A parlare è Deborah Cartisano, figlia di Adolfo Cartisano, detto Lollò, fotografo bovalinese sequestrato e barbaramente ucciso dalla 'ndrangheta a inizi anni '90 a seguito del rifiuto di piegarsi al racket. Cartisano, come ricorda la figlia, non è stato nel tempo l'unica vittima di 'ndrangheta a Bovalino e questo ha risvegliato una coscienza comune che ha imposto, spiega Deborah, di “scendere in piazza, protestare, dire che la maggior parte dei calabresi sono onesti” attraverso la fondazione del comitato “Per Bovalino Libera” e l'istituzione dei “sentieri della memoria”.

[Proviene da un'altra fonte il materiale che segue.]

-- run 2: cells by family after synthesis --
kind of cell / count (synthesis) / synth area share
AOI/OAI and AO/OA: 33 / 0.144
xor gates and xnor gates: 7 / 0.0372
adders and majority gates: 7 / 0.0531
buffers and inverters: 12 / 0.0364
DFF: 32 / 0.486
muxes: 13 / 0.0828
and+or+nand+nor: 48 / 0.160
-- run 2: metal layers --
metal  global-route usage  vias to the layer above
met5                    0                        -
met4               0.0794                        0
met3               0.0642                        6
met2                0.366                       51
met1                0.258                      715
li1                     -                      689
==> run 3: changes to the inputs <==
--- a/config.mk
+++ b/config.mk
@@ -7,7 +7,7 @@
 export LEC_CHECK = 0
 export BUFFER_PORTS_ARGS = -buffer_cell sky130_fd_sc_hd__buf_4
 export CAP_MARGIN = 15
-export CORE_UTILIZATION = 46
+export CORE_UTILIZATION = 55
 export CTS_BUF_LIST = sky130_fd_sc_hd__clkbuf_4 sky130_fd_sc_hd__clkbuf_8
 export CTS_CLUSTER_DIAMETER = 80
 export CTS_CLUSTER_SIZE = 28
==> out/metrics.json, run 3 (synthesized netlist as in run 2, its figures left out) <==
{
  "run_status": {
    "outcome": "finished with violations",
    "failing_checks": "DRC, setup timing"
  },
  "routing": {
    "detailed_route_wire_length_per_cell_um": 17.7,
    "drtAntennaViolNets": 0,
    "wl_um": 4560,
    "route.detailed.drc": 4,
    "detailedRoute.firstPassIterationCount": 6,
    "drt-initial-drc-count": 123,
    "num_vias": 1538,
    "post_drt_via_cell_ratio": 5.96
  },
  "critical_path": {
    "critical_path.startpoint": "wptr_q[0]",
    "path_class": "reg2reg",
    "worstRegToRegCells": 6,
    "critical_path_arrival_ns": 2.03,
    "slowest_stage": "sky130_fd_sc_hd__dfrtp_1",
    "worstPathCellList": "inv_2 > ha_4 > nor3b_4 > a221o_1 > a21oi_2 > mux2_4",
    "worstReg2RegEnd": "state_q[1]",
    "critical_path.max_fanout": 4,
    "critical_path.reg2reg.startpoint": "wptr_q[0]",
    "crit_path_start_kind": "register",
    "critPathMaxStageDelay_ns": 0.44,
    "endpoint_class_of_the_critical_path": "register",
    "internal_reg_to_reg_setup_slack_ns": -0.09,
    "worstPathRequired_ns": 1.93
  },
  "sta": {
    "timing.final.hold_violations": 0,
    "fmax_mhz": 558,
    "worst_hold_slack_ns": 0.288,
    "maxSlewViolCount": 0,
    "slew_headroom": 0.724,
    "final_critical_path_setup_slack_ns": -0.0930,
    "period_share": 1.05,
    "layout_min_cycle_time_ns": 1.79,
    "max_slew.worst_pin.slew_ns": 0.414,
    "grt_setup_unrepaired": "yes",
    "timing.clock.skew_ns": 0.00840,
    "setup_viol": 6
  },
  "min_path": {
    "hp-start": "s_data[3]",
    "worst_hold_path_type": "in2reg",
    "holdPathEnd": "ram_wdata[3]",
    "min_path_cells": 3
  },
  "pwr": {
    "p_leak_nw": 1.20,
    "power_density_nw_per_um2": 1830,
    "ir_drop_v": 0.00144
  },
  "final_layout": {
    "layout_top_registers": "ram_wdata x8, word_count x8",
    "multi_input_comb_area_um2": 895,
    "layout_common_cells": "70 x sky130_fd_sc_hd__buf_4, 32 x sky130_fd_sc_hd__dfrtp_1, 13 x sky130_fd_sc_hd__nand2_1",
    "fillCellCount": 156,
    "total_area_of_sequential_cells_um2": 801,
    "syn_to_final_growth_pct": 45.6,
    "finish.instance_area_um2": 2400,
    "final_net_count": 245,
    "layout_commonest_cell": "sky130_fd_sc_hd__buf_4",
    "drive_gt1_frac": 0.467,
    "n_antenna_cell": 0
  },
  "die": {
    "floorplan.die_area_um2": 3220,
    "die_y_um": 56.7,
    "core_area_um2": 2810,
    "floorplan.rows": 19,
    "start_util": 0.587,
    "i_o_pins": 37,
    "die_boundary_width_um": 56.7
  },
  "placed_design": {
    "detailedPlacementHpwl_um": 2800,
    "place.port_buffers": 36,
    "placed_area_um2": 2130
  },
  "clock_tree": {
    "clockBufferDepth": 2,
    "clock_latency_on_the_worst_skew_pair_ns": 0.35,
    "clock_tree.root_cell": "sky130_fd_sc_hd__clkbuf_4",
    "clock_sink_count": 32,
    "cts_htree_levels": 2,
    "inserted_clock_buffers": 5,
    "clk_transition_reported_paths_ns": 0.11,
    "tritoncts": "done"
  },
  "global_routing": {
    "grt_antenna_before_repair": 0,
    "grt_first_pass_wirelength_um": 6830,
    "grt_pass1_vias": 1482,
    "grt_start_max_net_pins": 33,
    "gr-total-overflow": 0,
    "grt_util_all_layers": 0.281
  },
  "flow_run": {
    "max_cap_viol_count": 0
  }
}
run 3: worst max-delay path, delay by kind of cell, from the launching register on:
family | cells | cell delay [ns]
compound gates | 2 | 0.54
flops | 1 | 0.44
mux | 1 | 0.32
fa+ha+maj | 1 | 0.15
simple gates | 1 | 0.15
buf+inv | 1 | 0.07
$ cat src/rtl/nes_interrupt_unit.sv
// nes_interrupt_unit: 6502-style interrupt / RTI sequencer for the NES CPU core.
// After each instruction the engine pulses start. The unit either echoes the
// engine's PC/P/SP, or takes the memory bus to push a frame and fetch a vector
// (soft reset, NMI, BRK, IRQ) or to pull a frame (RTI).
//
// state      | meaning
// -----------+----------------------------------------------------------
// S_IDLE     | waiting for start; selects the action by priority
// S_FINISH   | raise done, release the bus
// S_PUSH_HI  | write PC[15:8] to the stack
// S_PUSH_LO  | write PC[7:0] to the stack
// S_PUSH_P   | write P (bit5 set, bit4 = BRK) and mask further IRQs
// S_VEC_LO   | read vector low byte (3-cycle read)
// S_VEC_HI   | read vector high byte (3-cycle read)
// S_PULL_P   | RTI: pull P
// S_PULL_LO  | RTI: pull PCL
// S_PULL_HI  | RTI: pull PCH
module nes_interrupt_unit #(
  parameter logic [15:0] NMI_VEC = 16'hFFFA,
  parameter logic [15:0] RST_VEC = 16'hFFFC,
  parameter logic [15:0] IRQ_VEC = 16'hFFFE
) (
  input  logic        clk,
  input  logic        rst,
  output logic [15:0] addr,
  input  logic [7:0]  data_in,
  output logic [7:0]  data_out,
  output logic        write_en,
  input  logic        is_break,
  input  logic [7:0]  ppu_status,
  input  logic        soft_reset,
  input  logic        is_rti,
  input  logic        start,
  output logic        done,
  output logic        busy,
  input  logic [15:0] pc_in,
  input  logic [7:0]  status_in,
  input  logic [7:0]  stack_in,
  output logic [15:0] pc_out,
  output logic [7:0]  status_out,
  output logic [7:0]  stack_out,
  output logic        interrupt_disable,
  input  logic        halt,
  input  logic        nIRQ,
  input  logic [7:0]  ppu_ctrl1
);

  typedef enum logic [3:0] {
    S_IDLE, S_FINISH, S_PUSH_HI, S_PUSH_LO, S_PUSH_P,
    S_VEC_LO, S_VEC_HI, S_PULL_P, S_PULL_LO, S_PULL_HI
  } state_t;

  state_t      state, state_next;
  logic [1:0]  phase, phase_next;
  logic [15:0] vec, vec_next;
  logic        brk, brk_next;
  logic        nmi_pend, nmi_pend_next;
  logic        rst_pend, rst_pend_next;
  logic        n_prev;
  logic        nmi_take, rst_take;
  logic        nmi_level;
  logic [15:0] addr_next, pc_next, rd_addr;
  logic [7:0]  data_out_next, status_next, stack_next;
  logic        write_en_next, busy_next, done_next;

  assign nmi_level         = ppu_status[7] & ppu_ctrl1[7];
  assign interrupt_disable = status_out[2];

  // Address for the current read step: vector bytes or the next stack slot.
  always_comb begin
    rd_addr = vec;
    case (state)
      S_VEC_HI:                      rd_addr = vec + 16'd1;
      S_PULL_P, S_PULL_LO, S_PULL_HI: rd_addr = {8'h01, stack_out + 8'd1};
      default:                       rd_addr = vec;
    endcase
  end

  // Next-state and datapath decode; halt freezes everything but event latching.
  always_comb begin
    state_next    = state;
    phase_next    = phase;
    vec_next      = vec;
    brk_next      = brk;
    addr_next     = addr;
    data_out_next = data_out;
    write_en_next = 1'b0;
    busy_next     = busy;
    done_next     = done;
    pc_next       = pc_out;
    status_next   = status_out;
    stack_next    = stack_out;
    nmi_take      = 1'b0;
    rst_take      = 1'b0;

    if (!halt) begin
      case (state)
        S_IDLE: begin
          if (start) begin
            pc_next     = pc_in;
            status_next = status_in;
            stack_next  = stack_in;
            done_next   = 1'b0;
            phase_next  = 2'd0;
            brk_next    = 1'b0;
            if (rst_pend) begin
              rst_take    = 1'b1;
              stack_next  = stack_in - 8'd3;
              status_next = status_in | 8'h04;
              vec_next    = RST_VEC;
              busy_next   = 1'b1;
              state_next  = S_VEC_LO;
            end else if (is_rti) begin
              busy_next  = 1'b1;
              state_next = S_PULL_P;
            end else if (nmi_pend) begin
              nmi_take   = 1'b1;
              vec_next   = NMI_VEC;
              busy_next  = 1'b1;
              state_next = S_PUSH_HI;
            end else if (is_break) begin
              brk_next   = 1'b1;
              vec_next   = IRQ_VEC;
              busy_next  = 1'b1;
              state_next = S_PUSH_HI;
            end else if (!nIRQ && !status_in[2]) begin
              vec_next   = IRQ_VEC;
              busy_next  = 1'b1;
              state_next = S_PUSH_HI;
            end else begin
              state_next = S_FINISH;
            end
          end
        end
        S_FINISH: begin
          done_next  = 1'b1;
          busy_next  = 1'b0;
          state_next = S_IDLE;
        end
        S_PUSH_HI, S_PUSH_LO, S_PUSH_P: begin
          addr_next     = {8'h01, stack_out};
          write_en_next = 1'b1;
          stack_next    = stack_out - 8'd1;
          if (state == S_PUSH_HI) begin
            data_out_next = pc_out[15:8];
            state_next    = S_PUSH_LO;
          end else if (state == S_PUSH_LO) begin
            data_out_next = pc_out[7:0];
            state_next    = S_PUSH_P;
          end else begin
            // Pushed copy carries B only for BRK; live P gets I set, B/bit5 cleared.
            data_out_next = (status_out & 8'hEF) | 8'h20 | {3'b000, brk, 4'b0000};
            status_next   = (status_out | 8'h04) & 8'hCF;
            phase_next    = 2'd0;
            state_next    = S_VEC_LO;
          end
        end
        S_VEC_LO, S_VEC_HI, S_PULL_P, S_PULL_LO, S_PULL_HI: begin
          if (phase == 2'd0) begin
            addr_next  = rd_addr;
            phase_next = 2'd1;
            if (state == S_PULL_P || state == S_PULL_LO || state == S_PULL_HI)
              stack_next = stack_out + 8'd1;
          end else if (phase == 2'd1) begin
            phase_next = 2'd2;
          end else begin
            phase_next = 2'd0;
            case (state)
              S_VEC_LO: begin
                pc_next[7:0] = data_in;
                state_next   = S_VEC_HI;
              end
              S_VEC_HI: begin
                pc_next[15:8] = data_in;
                state_next    = S_FINISH;
              end
              S_PULL_P: begin
                status_next = data_in & 8'hCF;
                state_next  = S_PULL_LO;
              end
              S_PULL_LO: begin
                pc_next[7:0] = data_in;
                state_next   = S_PULL_HI;
              end
              default: begin
                pc_next[15:8] = data_in;
                state_next    = S_FINISH;
              end
            endcase
          end
        end
        default: state_next = S_IDLE;
      endcase
    end

    // A new event arriving in the same cycle as a service keeps the flag set.
    nmi_pend_next = (nmi_pend & ~nmi_take) | (nmi_level & ~n_prev);
    rst_pend_next = (rst_pend & ~rst_take) | soft_reset;
  end

  // State and output registers.
  always_ff @(posedge clk or negedge rst) begin
    if (!rst) begin
      state      <= S_IDLE;
      phase      <= 2'd0;
      vec        <= 16'h0000;
      brk        <= 1'b0;
      nmi_pend   <= 1'b0;
      rst_pend   <= 1'b0;
      n_prev     <= 1'b0;
      addr       <= 16'h0000;
      data_out   <= 8'h00;
      write_en   <= 1'b0;
      busy       <= 1'b0;
      done       <= 1'b0;
      pc_out     <= 16'h0000;
      status_out <= 8'h00;
      stack_out  <= 8'hFF;
    end else begin
      state      <= state_next;
      phase      <= phase_next;
      vec        <= vec_next;
      brk        <= brk_next;
      nmi_pend   <= nmi_pend_next;
      rst_pend   <= rst_pend_next;
      n_prev     <= nmi_level;
      addr       <= addr_next;
      data_out   <= data_out_next;
      write_en   <= write_en_next;
      busy       <= busy_next;
      done       <= done_next;
      pc_out     <= pc_next;
      status_out <= status_next;
      stack_out  <= stack_next;
    end
  end

endmodule
$ cat config.mk
export PLATFORM = sky130hd
export DESIGN_NAME = mult_digit_sequencer
export DESIGN_NICKNAME = d
export VERILOG_FILES = /design/src/rtl/mult_digit_sequencer.sv
export SDC_FILE = /design/constraint.sdc
export NUM_CORES = 1
export LEC_CHECK = 0
export ABC_AREA = 0
export CORE_MARGIN = 4
export CORE_UTILIZATION = 41
export DETAILED_ROUTE_END_ITERATION = 10
export HOLD_SLACK_MARGIN = 0.15
export PLACE_DENSITY = 0.65
export SETUP_SLACK_MARGIN = 0.02
export SKIP_LAST_GASP = 1
export SLEW_MARGIN = 20
export SYNTH_ARGS = -nofsm -noshare
export SYNTH_HDL_FRONTEND = slang
export SYNTH_SLANG_ARGS = --single-unit
$ cat constraint.sdc
create_clock -name clk -period 2.95 [get_ports clk]
set_input_delay 0.295 -clock clk [delete_from_list [all_inputs] [get_ports clk]]
set_output_delay 0.295 -clock clk [all_outputs]
set_load 0.02 [all_outputs]
<file path="src/rtl/fifo_serial_tx.sv">
// FIFO read-side drain: pops one word per frame and sends it as an async serial frame
// (start, data LSB first, optional even parity, stop) on tx.
module fifo_serial_tx #(
  parameter int DATA_WIDTH   = 4,
  parameter int CLKS_PER_BIT = 4,
  parameter int PARITY_EN    = 1
) (
  input  logic                  clk,
  input  logic                  reset,
  input  logic                  enable,
  input  logic                  fifo_empty,
  input  logic [DATA_WIDTH-1:0] fifo_rd_data,
  output logic                  fifo_rd_en,
  output logic                  tx,
  output logic                  busy,
  output logic                  frame_done
);

  localparam int unsigned CW = $clog2(CLKS_PER_BIT) + 1;
  localparam int unsigned BW = $clog2(DATA_WIDTH) + 1;
  localparam logic [CW-1:0] CLK_LAST = CW'(CLKS_PER_BIT - 1);
  localparam logic [CW-1:0] CLK_PRE  = CW'((CLKS_PER_BIT > 1) ? CLKS_PER_BIT - 2 : 0);
  localparam logic [BW-1:0] BIT_LAST = BW'(DATA_WIDTH - 1);

  typedef enum logic [2:0] {IDLE, WAIT, START, DATA, PARITY, STOP} state_t;

  state_t                state;
  logic [CW-1:0]         clk_cnt;
  logic [BW-1:0]         bit_cnt;
  logic [DATA_WIDTH-1:0] shift;
  logic [DATA_WIDTH-1:0] shift_nxt;
  logic                  parity;
  logic                  bit_end;

  assign fifo_rd_en = !reset && (state == IDLE) && enable && !fifo_empty;
  assign bit_end    = (clk_cnt == CLK_LAST);
  assign shift_nxt  = shift >> 1;

  // tx and frame_done are registered one state ahead so each bit starts on a state boundary
  always_ff @(posedge clk or posedge reset) begin
    if (reset) begin
      state      <= IDLE;
      tx         <= 1'b1;
      busy       <= 1'b0;
      frame_done <= 1'b0;
      clk_cnt    <= '0;
      bit_cnt    <= '0;
      shift      <= '0;
      parity     <= 1'b0;
    end else begin
      frame_done <= 1'b0;
      case (state)
        IDLE: begin
          tx <= 1'b1;
          if (fifo_rd_en) begin
            state <= WAIT;
            busy  <= 1'b1;
          end
        end
        WAIT: begin
          shift   <= fifo_rd_data;
          parity  <= ^fifo_rd_data;
          clk_cnt <= '0;
          tx      <= 1'b0;
          state   <= START;
        end
        START: begin
          if (bit_end) begin
            clk_cnt <= '0;
            bit_cnt <= '0;
            tx      <= shift[0];
            state   <= DATA;
          end else begin
            clk_cnt <= clk_cnt + CW'(1);
          end
        end
        DATA: begin
          if (bit_end) begin
            clk_cnt <= '0;
            shift   <= shift_nxt;
            if (bit_cnt == BIT_LAST) begin
              if (PARITY_EN != 0) begin
                tx    <= parity;
                state <= PARITY;
              end else begin
                tx         <= 1'b1;
                state      <= STOP;
                frame_done <= (CLKS_PER_BIT == 1);
              end
            end else begin
              bit_cnt <= bit_cnt + BW'(1);
              tx      <= shift_nxt[0];
            end
          end else begin
            clk_cnt <= clk_cnt + CW'(1);
          end
        end
        PARITY: begin
          if (bit_end) begin
            clk_cnt    <= '0;
            tx         <= 1'b1;
            state      <= STOP;
            frame_done <= (CLKS_PER_BIT == 1);
          end else begin
            clk_cnt <= clk_cnt + CW'(1);
          end
        end
        STOP: begin
          if (bit_end) begin
            clk_cnt <= '0;
            tx      <= 1'b1;
            busy    <= 1'b0;
            state   <= IDLE;
          end else begin
            clk_cnt    <= clk_cnt + CW'(1);
            frame_done <= (clk_cnt == CLK_PRE);
          end
        end
        default: begin
          state <= IDLE;
          busy  <= 1'b0;
          tx    <= 1'b1;
        end
      endcase
    end
  end

endmodule

</file>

La marcia “sentieri della memoria” esiste da diciotto anni, riunendo centinaia di persone ogni 22 luglio, data in cui il padre viene sequestrato nel 1993. Dal sequestro inizia un calvario durato dieci anni: nel 2003 alla figlia Deborah è recapitata una lettera dal carceriere del padre, che chiede perdono e indica il punto in cui Cartisano è stato sepolto, sotto il monolite di Pietra Cappa, che tante volte aveva ammirato e fotografato in vita. I “sentieri della memoria”"rappresentano un ritorno in Aspromonte per Cartisano, perché questo luogo appena nominato patrimonio dell'Unesco non sia ricordato solo come scenario di sequestri.

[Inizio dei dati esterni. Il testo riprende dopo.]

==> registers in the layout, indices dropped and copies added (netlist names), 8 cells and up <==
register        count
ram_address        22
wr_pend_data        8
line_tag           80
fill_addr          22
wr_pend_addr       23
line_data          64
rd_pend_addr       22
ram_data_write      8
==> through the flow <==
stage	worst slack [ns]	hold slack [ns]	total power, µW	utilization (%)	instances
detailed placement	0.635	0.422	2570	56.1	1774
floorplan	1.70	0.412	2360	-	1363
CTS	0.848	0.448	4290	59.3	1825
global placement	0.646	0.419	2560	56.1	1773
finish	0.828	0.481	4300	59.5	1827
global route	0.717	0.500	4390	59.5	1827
===== src/rtl/bitwise_logic_unit.sv =====
// rtl/bitwise_logic_unit.sv - handshaked bitwise logic unit with chainable accumulator
module bitwise_logic_unit
    import logic_pkg::*;
#(
    parameter int                  BitWidth = 8,
    parameter logic [BitWidth-1:0] ResetAcc = BitWidth'(ResetAccDefault)
) (
    input  logic                Clk,
    input  logic                Rst_N,
    input  logic [BitWidth-1:0] A,
    input  logic [BitWidth-1:0] B,
    input  logic [2:0]          Op,
    input  logic                Chain,
    input  logic                Clear,
    input  logic                In_Valid,
    output logic                In_Ready,
    output logic [BitWidth-1:0] C,
    output logic                Out_Valid,
    input  logic                Out_Ready
);

    logic [BitWidth-1:0] acc;
    logic [BitWidth-1:0] opX;
    logic [BitWidth-1:0] opY;
    logic                accept;

    // Single output slot: accept whenever it is empty or being drained this cycle.
    assign In_Ready = !Out_Valid || Out_Ready;
    assign accept   = In_Valid && In_Ready;
    assign opX      = Chain ? acc : A;

    bitwise_op #(
        .BitWidth(BitWidth)
    ) opUnit (
        .X (opX),
        .B (B),
        .Op(Op),
        .Y (opY)
    );

    always_ff @(posedge Clk or negedge Rst_N) begin
        if (!Rst_N) begin
            Out_Valid <= 1'b0;
            C         <= '0;
            acc       <= ResetAcc;
        end else begin
            if (accept) begin
                C         <= opY;
                Out_Valid <= 1'b1;
            end else if (Out_Ready) begin
                Out_Valid <= 1'b0;
            end
            // Clear outranks the beat; the beat itself already used the old value.
            if (Clear) begin
                acc <= ResetAcc;
            end else if (accept) begin
                acc <= opY;
            end
        end
    end

endmodule


===== config.mk =====
export PLATFORM = sky130hd
export DESIGN_NAME = bitwise_logic_unit
export DESIGN_NICKNAME = d
export VERILOG_FILES = /design/src/rtl/logic_pkg.sv /design/src/rtl/bitwise_op.sv /design/src/rtl/bitwise_logic_unit.sv
export SDC_FILE = /design/constraint.sdc
export NUM_CORES = 1
export LEC_CHECK = 0
export ABC_AREA = 1
export BUFFER_PORTS_ARGS = -buffer_cell sky130_fd_sc_hd__buf_2
export CAP_MARGIN = 15
export CORE_MARGIN = 5
export CORE_UTILIZATION = 25
export CTS_BUF_LIST = sky130_fd_sc_hd__clkbuf_4 sky130_fd_sc_hd__clkbuf_8 sky130_fd_sc_hd__clkbuf_16
export DETAILED_ROUTE_END_ITERATION = 7
export HOLD_SLACK_MARGIN = 0.02
export PLACE_DENSITY = 0.55
export REMOVE_ABC_BUFFERS = 1
export SETUP_SLACK_MARGIN = 0.2
export SYNTH_ARGS = -nofsm -noshare
export SYNTH_HDL_FRONTEND = slang
export SYNTH_SLANG_ARGS = --single-unit

===== constraint.sdc =====
create_clock -name Clk -period 1.3 [get_ports Clk]
set_input_delay 0.13 -clock Clk [delete_from_list [all_inputs] [get_ports Clk]]
set_output_delay 0.13 -clock Clk [all_outputs]
set_load 0.01 [all_outputs]
File: src/rtl/axi_rd_arbiter_pkg.sv
// -----------------------------------------------------------------------------
// axi_rd_arbiter_pkg
//   Shared definitions for the AXI4 read-channel arbiter:
//     - arb_state_e : transaction FSM states (IDLE / ADDR / DATA)
//     - AXI constants (INCR burst, OKAY response)
//     - requester index constants (ICache / DCache / uncached load)
//     - idx_width() : width of a requester index for a given count
// -----------------------------------------------------------------------------
package axi_rd_arbiter_pkg;

  typedef enum logic [1:0] {
    IDLE = 2'd0,
    ADDR = 2'd1,
    DATA = 2'd2
  } arb_state_e;

  localparam logic [1:0] BURST_INCR = 2'b01;
  localparam logic [1:0] RESP_OKAY  = 2'b00;

  localparam int REQ_ICACHE  = 0;
  localparam int REQ_DCACHE  = 1;
  localparam int REQ_UNCACHE = 2;

  // A single requester still needs a 1-bit index so the ports stay legal.
  function automatic int idx_width(input int n);
    return (n > 1) ? $clog2(n) : 1;
  endfunction

endpackage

Li definisce un “pellegrinaggio laico in cui si tocca il dolore ma anche la speranza”, chiedendo che le vittime di mafia non siano ricordate dalle sole famiglie ma che diventino patrimonio di conoscenza, consapevolezza e memoria per tutti. Perché è importante, conclude, “portare i loro nomi, le loro storie e i sogni che rappresentavano e rappresentano, nel cuore”, è importante “dichiarare da che parte stare e scegliere di non voltarsi dall'altra parte”.